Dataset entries
::::::

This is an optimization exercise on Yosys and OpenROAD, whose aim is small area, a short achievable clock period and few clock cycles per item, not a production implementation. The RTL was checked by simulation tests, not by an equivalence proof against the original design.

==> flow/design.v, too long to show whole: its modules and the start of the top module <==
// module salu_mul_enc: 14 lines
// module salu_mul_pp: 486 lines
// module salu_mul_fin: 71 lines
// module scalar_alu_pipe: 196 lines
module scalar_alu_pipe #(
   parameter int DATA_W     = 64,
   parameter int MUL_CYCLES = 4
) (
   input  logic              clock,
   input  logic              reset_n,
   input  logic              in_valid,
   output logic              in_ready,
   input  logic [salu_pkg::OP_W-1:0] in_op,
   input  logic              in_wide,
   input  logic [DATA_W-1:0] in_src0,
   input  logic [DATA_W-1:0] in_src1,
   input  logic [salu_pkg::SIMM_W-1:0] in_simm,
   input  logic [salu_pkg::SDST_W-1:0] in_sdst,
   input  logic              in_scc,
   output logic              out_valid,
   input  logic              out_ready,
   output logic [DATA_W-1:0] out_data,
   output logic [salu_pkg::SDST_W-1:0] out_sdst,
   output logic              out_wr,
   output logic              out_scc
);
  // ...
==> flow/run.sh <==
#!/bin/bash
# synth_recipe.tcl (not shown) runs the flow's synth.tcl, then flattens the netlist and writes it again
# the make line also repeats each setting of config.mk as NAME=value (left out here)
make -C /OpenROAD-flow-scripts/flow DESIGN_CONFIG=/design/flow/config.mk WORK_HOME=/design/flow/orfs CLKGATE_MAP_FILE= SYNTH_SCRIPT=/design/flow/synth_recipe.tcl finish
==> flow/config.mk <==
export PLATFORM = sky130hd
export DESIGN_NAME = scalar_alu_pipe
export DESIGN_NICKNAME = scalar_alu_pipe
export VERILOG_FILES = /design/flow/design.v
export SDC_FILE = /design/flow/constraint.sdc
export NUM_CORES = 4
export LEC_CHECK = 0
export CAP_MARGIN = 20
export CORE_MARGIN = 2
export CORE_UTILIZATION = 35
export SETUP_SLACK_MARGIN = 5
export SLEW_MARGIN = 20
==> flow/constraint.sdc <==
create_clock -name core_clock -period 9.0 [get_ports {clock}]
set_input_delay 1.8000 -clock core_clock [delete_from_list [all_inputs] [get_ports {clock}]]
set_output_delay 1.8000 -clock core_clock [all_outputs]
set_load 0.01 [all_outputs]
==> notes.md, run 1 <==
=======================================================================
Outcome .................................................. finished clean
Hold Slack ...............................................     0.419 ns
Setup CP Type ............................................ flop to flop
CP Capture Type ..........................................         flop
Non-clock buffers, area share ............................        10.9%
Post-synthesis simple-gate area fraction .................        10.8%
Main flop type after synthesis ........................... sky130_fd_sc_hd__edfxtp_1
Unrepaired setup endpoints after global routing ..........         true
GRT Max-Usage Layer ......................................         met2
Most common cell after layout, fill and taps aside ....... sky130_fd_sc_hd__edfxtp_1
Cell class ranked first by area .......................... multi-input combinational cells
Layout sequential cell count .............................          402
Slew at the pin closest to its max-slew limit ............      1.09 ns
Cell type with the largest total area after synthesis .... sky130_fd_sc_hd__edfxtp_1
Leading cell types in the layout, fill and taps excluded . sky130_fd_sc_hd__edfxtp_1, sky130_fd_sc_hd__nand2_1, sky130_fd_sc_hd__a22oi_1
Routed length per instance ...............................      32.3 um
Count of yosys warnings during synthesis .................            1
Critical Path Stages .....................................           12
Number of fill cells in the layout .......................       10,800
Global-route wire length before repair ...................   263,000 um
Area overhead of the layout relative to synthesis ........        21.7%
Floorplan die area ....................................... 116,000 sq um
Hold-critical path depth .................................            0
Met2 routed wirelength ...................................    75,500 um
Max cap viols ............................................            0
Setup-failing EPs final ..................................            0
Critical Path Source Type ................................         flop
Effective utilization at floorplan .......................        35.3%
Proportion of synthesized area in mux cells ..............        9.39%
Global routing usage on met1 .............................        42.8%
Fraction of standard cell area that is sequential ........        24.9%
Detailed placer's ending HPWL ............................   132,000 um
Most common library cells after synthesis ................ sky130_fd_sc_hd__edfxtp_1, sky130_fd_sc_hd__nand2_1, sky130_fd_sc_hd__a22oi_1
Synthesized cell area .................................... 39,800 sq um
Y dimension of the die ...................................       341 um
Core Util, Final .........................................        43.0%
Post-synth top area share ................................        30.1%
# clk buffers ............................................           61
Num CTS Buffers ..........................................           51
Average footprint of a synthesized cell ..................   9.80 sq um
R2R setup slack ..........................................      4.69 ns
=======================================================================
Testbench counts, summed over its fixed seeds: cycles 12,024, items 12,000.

::::::

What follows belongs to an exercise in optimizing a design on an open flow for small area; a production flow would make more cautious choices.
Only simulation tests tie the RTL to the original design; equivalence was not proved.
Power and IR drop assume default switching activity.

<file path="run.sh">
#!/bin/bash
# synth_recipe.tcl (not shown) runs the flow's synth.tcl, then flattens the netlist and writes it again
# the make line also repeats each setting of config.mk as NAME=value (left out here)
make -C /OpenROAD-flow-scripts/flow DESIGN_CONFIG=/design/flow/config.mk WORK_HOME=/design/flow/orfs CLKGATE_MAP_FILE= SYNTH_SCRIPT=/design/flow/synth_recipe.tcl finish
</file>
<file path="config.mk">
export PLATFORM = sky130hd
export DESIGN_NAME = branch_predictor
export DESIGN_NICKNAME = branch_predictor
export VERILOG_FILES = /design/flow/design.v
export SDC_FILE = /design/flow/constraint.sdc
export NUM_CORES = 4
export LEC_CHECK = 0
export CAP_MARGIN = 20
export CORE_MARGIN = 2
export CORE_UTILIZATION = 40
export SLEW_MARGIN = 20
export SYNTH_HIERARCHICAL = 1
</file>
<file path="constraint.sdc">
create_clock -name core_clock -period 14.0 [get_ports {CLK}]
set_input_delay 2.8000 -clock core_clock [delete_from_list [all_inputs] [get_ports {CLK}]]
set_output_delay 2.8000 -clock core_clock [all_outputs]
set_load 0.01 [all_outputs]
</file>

::::::

**Assignment**
Copy out each line of the data above, exactly, if it lies between the line holding "Synthesized cell area" and the line holding "# clk buffers", inclusive; copy no other line.

**Written solution**
Synthesized cell area .................................... 39,800 sq um
Y dimension of the die ...................................       341 um
Core Util, Final .........................................        43.0%
Post-synth top area share ................................        30.1%
# clk buffers ............................................           61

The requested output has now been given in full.